← Back to context

Comment by drothlis

3 years ago

I don't know about Django but in Rails† the migrations are numbered with a timestamp (in the filename itself), instead of a sequential number, precisely to avoid (git) merge conflicts. Then they're run in alphabetical order. There's a dedicated table to record which migrations have been run already.

† 10 years ago, anyway.

Using a timestamp in a migration system doesn't really solve the problem at edge cases though: the time-based ordering of migration file creation may differ from the time-based ordering of migration application, especially accounting for different git branches, and different DB environments (prod, staging, dev DBs for each developer).

The canonical problem is two engineers with branches that each add a new column to the end of the same table. It's easy to end up with schema drift between environments, or cases where executing the migrations in alphabetical order yields a different result than executing them in git history order. You can add various guard rails and band-aids to catch this, but it's ugly.

In contrast, declarative schema management systems inherently avoid this situation. For example, if two engineers try to add a new column to the end of the same table, one of them will get a git merge conflict -- exactly like if two branches in an application code repo tried to edit the same line of a function.

  • > Using a timestamp in a migration system doesn't really solve the problem at edge cases though: the time-based ordering of migration file creation may differ from the time-based ordering of migration application, especially accounting for different git branches, and different DB environments (prod, staging, dev DBs for each developer).

    In many cases this might be "good enough", depending on change frequency.

    For schema drift, I've given up on persisted databases outside of production. we have a docker image that gets made on each commit to our migrations. Staging environments have stopped making sense to me. It may or may not be representative of production. At that point, what does it do to serve me?

    I'm sure there's some team scale where this doesn't hold up, especially around things like load testing. If that were a concern of mine, I'd still want to treat the environments as ephemeral, and would try my best to automatically setup/teardown the environment.

    • One of the many benefits of declarative tooling is the ability to easily see if an environment's state differs from expectations, and then bring it back to the desired state automatically in a minimal number of steps. Generally this is much faster than tearing down and re-creating the environment from scratch.

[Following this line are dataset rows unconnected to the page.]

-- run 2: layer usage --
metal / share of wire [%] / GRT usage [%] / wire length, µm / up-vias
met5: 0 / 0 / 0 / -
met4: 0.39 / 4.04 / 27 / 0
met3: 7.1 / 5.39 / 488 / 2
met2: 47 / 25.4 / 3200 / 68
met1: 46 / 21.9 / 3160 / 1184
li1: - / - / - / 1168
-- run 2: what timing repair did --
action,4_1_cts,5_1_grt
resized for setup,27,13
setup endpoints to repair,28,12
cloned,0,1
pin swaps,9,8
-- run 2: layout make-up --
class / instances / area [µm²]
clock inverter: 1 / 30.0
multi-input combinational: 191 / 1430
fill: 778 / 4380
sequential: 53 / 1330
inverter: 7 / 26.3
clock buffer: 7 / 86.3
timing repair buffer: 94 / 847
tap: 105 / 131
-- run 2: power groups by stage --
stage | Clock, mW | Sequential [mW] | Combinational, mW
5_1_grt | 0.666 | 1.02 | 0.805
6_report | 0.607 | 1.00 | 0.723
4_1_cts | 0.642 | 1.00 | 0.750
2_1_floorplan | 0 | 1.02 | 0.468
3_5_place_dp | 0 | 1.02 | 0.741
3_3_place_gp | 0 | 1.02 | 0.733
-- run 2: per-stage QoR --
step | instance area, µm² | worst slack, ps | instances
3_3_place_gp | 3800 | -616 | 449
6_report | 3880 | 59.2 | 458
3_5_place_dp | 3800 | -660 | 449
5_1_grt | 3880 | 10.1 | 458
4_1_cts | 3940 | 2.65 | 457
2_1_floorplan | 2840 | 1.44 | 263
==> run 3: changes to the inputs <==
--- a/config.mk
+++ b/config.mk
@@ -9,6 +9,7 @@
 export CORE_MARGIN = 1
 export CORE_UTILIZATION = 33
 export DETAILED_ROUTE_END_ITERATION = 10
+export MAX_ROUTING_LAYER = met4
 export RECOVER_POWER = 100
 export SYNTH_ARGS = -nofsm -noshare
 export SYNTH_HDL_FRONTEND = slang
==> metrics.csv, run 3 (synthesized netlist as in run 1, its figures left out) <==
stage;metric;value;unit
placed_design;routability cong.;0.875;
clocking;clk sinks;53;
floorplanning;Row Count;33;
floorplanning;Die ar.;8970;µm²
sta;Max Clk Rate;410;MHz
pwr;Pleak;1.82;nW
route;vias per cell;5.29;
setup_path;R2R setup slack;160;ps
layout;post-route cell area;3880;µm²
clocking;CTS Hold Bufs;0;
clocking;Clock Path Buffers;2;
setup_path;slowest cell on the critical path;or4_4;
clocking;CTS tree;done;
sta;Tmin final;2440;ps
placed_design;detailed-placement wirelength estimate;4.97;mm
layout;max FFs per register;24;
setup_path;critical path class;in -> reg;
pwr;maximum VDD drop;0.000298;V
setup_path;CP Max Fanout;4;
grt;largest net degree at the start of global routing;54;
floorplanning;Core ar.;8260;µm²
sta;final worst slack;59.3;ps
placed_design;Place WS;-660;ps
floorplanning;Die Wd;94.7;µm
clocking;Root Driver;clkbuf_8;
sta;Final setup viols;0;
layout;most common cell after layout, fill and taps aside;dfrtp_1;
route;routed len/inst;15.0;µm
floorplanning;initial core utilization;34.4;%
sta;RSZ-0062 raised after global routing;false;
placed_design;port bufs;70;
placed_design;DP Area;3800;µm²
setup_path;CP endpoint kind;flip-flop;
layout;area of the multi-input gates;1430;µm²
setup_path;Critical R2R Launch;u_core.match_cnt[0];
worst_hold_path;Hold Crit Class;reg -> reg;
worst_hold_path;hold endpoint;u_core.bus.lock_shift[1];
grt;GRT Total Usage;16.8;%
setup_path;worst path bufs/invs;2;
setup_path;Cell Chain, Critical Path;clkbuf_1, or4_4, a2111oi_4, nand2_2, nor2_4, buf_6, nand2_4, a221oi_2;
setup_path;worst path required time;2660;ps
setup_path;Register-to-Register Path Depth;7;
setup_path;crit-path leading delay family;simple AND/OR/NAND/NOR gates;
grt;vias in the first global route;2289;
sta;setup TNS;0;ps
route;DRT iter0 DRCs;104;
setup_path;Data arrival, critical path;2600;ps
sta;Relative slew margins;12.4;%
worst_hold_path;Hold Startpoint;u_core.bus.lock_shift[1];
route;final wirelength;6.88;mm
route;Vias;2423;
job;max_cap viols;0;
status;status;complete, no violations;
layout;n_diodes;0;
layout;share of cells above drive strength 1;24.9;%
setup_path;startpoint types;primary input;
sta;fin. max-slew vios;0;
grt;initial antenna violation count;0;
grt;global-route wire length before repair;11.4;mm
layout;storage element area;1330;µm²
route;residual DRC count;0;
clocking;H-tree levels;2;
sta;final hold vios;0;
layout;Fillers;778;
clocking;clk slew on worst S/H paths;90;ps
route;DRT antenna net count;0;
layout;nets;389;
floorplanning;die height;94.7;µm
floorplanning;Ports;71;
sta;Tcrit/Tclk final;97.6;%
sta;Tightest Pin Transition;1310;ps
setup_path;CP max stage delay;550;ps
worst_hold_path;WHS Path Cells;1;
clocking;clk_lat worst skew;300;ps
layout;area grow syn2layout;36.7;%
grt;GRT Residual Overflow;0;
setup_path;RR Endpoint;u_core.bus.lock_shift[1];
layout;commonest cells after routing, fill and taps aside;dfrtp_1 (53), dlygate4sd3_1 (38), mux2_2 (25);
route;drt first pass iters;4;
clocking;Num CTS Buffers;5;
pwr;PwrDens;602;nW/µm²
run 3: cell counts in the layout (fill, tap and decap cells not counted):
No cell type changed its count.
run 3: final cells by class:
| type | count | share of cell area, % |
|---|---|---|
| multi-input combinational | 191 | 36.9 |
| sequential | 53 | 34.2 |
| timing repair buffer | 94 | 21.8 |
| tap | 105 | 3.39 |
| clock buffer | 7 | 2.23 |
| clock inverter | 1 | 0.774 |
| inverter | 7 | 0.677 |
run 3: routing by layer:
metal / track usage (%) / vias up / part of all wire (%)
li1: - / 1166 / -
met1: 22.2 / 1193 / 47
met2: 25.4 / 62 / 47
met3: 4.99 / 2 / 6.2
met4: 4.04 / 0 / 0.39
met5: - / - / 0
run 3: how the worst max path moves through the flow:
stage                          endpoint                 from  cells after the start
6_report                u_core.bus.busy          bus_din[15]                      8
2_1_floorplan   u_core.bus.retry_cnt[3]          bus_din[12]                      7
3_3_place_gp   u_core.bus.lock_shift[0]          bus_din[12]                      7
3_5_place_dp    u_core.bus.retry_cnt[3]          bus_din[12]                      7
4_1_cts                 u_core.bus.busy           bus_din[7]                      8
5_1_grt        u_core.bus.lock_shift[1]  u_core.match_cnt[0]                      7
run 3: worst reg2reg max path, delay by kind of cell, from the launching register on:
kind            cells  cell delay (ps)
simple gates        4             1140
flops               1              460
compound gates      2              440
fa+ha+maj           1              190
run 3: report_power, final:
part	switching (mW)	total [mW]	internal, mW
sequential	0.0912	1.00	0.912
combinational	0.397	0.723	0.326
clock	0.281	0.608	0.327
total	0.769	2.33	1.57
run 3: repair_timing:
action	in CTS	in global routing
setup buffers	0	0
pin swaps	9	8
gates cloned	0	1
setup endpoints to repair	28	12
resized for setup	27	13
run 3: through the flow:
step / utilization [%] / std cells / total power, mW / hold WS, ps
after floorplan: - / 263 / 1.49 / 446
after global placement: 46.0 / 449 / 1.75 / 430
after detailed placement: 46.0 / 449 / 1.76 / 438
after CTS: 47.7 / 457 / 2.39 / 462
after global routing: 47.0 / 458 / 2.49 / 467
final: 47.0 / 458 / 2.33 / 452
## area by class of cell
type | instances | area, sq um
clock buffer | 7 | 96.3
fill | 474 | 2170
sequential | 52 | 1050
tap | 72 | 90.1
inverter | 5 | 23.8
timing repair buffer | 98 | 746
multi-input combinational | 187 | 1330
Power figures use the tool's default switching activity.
**config.mk**
```make
export PLATFORM = sky130hd
export DESIGN_NAME = uart_rx
export DESIGN_NICKNAME = d
export VERILOG_FILES = /design/src/rtl/uart_pkg.sv /design/src/rtl/uart_sync.sv /design/src/rtl/uart_rx.sv
export SDC_FILE = /design/constraint.sdc
export NUM_CORES = 1
export LEC_CHECK = 0
export CELL_PAD_IN_SITES_DETAIL_PLACEMENT = 0
export CELL_PAD_IN_SITES_GLOBAL_PLACEMENT = 1
export CORE_ASPECT_RATIO = 0.7
export CORE_UTILIZATION = 30
export DETAILED_ROUTE_END_ITERATION = 8
export GPL_ROUTABILITY_DRIVEN = 1
export PLACE_DENSITY = 0.65
export SYNTH_ARGS = -nofsm -noshare
export SYNTH_HDL_FRONTEND = slang
export SYNTH_SLANG_ARGS = --single-unit
```
**constraint.sdc**
```tcl
create_clock -name sys_clk -period 2.6 [get_ports sys_clk]
set_input_delay 0.78 -clock sys_clk [delete_from_list [all_inputs] [get_ports sys_clk]]
set_output_delay 0.78 -clock sys_clk [all_outputs]
set_load 0.03 [all_outputs]
```
**src/rtl/uart_pkg.sv**
```systemverilog
// Shared UART definitions: receiver FSM states, frame constants and
// the clocks-per-bit helper also used by the transmitter.
package uart_pkg;

    typedef enum logic [1:0] {
        IDLE  = 2'd0,
        START = 2'd1,
        DATA  = 2'd2,
        STOP  = 2'd3
    } rx_state_e;

    localparam int DATA_BITS = 8;

    function automatic int bps_cnt(input int clk, input int bps);
        return clk / bps;
    endfunction

endpackage

```
**src/rtl/uart_sync.sv**
```systemverilog
// Two-flop synchroniser for an asynchronous input with a registered
// falling-edge pulse; resets to the idle-high level.
module uart_sync (
    input  logic clk,
    input  logic rst,
    input  logic din,
    output logic dout,
    output logic fall
);

    logic d0_q, d0_d;
    logic d1_q, d1_d;
    logic d2_q, d2_d;
    logic fall_q, fall_d;

    always_comb begin
        d0_d   = din;
        d1_d   = d0_q;
        d2_d   = d1_q;
        fall_d = d2_q & ~d1_q;
    end

    always_ff @(posedge clk) begin
        if (rst) begin
            d0_q   <= 1'b1;
            d1_q   <= 1'b1;
            d2_q   <= 1'b1;
            fall_q <= 1'b0;
        end else begin
            d0_q   <= d0_d;
            d1_q   <= d1_d;
            d2_q   <= d2_d;
            fall_q <= fall_d;
        end
    end

    assign dout = d1_q;
    assign fall = fall_q;

endmodule

```
**src/rtl/uart_rx.sv**
```systemverilog
// 8N1 UART receiver: mid-bit sampling, false-start rejection,
// stop-bit check with one-cycle done / framing-error pulses.
module uart_rx
    import uart_pkg::*;
#(
    parameter int SYS_CLK_FRE = 50_000_000,
    parameter int BPS         = 115200
) (
    input  logic       sys_clk,
    input  logic       sys_rst,
    input  logic       uart_rxd,
    output logic [7:0] uart_data,
    output logic       uart_done,
    output logic       frame_err,
    output logic       rx_busy
);

    localparam int BPS_CNT = bps_cnt(SYS_CLK_FRE, BPS);
    localparam logic [15:0] HALF_END = 16'(BPS_CNT / 2 - 1);
    localparam logic [15:0] BIT_END = 16'(BPS_CNT - 1);
    localparam logic [2:0] LAST_BIT = 3'(DATA_BITS - 1);

    logic rx_sync;
    logic rx_fall;

    rx_state_e            state_q, state_d;
    logic [15:0]          clk_cnt_q, clk_cnt_d;
    logic [2:0]           bit_cnt_q, bit_cnt_d;
    logic [DATA_BITS-1:0] shift_q, shift_d;
    logic [DATA_BITS-1:0] data_q, data_d;
    logic                 done_q, done_d;
    logic                 ferr_q, ferr_d;

    uart_sync u_sync (
        .clk  (sys_clk),
        .rst  (sys_rst),
        .din  (uart_rxd),
        .dout (rx_sync),
        .fall (rx_fall)
    );

    always_comb begin
        state_d   = state_q;
        clk_cnt_d = clk_cnt_q + 16'd1;
        bit_cnt_d = bit_cnt_q;
        shift_d   = shift_q;
        data_d    = data_q;
        done_d    = 1'b0;
        ferr_d    = 1'b0;
        unique case (state_q)
            IDLE: begin
                clk_cnt_d = '0;
                if (rx_fall) state_d = START;
            end
            START: begin
                if (clk_cnt_q == HALF_END) begin
                    clk_cnt_d = '0;
                    bit_cnt_d = '0;
                    state_d   = rx_sync ? IDLE : DATA;
                end
            end
            DATA: begin
                if (clk_cnt_q == BIT_END) begin
                    clk_cnt_d = '0;
                    shift_d   = {rx_sync, shift_q[DATA_BITS-1:1]};
                    bit_cnt_d = bit_cnt_q + 3'd1;
                    if (bit_cnt_q == LAST_BIT) state_d = STOP;
                end
            end
            STOP: begin
                // Leave at mid-stop-bit so a back-to-back start edge is caught
                if (clk_cnt_q == BIT_END) begin
                    clk_cnt_d = '0;
                    state_d   = IDLE;
                    if (rx_sync) begin
                        data_d = shift_q;
                        done_d = 1'b1;
                    end else begin
                        ferr_d = 1'b1;
                    end
                end
            end
            default: state_d = IDLE;
        endcase
    end

    always_ff @(posedge sys_clk) begin
        if (sys_rst) begin
            state_q   <= IDLE;
            clk_cnt_q <= '0;
            bit_cnt_q <= '0;
            shift_q   <= '0;
            data_q    <= '0;
            done_q    <= 1'b0;
            ferr_q    <= 1'b0;
        end else begin
            state_q   <= state_d;
            clk_cnt_q <= clk_cnt_d;
            bit_cnt_q <= bit_cnt_d;
            shift_q   <= shift_d;
            data_q    <= data_d;
            done_q    <= done_d;
            ferr_q    <= ferr_d;
        end
    end

    assign uart_data = data_q;
    assign uart_done = done_q;
    assign frame_err = ferr_q;
    assign rx_busy   = (state_q != IDLE);

endmodule

```
<file path="config.mk">
export PLATFORM = sky130hd
export DESIGN_NAME = adsr_vca
export DESIGN_NICKNAME = d
export VERILOG_FILES = /design/src/rtl/adsr_pkg.sv /design/src/rtl/adsr_vca_gate_detect.sv /design/src/rtl/adsr_vca.sv
export SDC_FILE = /design/constraint.sdc
export NUM_CORES = 1
export LEC_CHECK = 0
export ABC_AREA = 0
export CORE_MARGIN = 2
export CORE_UTILIZATION = 67
export DETAILED_ROUTE_END_ITERATION = 7
export GPL_ROUTABILITY_DRIVEN = 0
export GPL_TIMING_DRIVEN = 0
export HOLD_SLACK_MARGIN = 0.03
export PLACE_DENSITY = 0.95
export SLEW_MARGIN = 25
export SYNTH_ARGS = -nofsm -noshare
export SYNTH_HDL_FRONTEND = slang
export SYNTH_SLANG_ARGS = --single-unit
</file>
<file path="constraint.sdc">
create_clock -name clk -period 16.6 [get_ports clk]
set_input_delay 1.66 -clock clk [delete_from_list [all_inputs] [get_ports clk]]
set_output_delay 1.66 -clock clk [all_outputs]
set_load 0.02 [all_outputs]
</file>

      You can still use declarative tooling to replace an environment, or spin up a new environment, whether persisted or ephemeral. Declarative tools are faster at this as well, relative to a traditional migration system which has to apply a full history of iterative DDL (e.g. multiple ALTERs vs a declarative tool's single CREATE).

      And of course declarative tools may also be used on production, allowing use of the exact same tool chain in prod as in non-prod.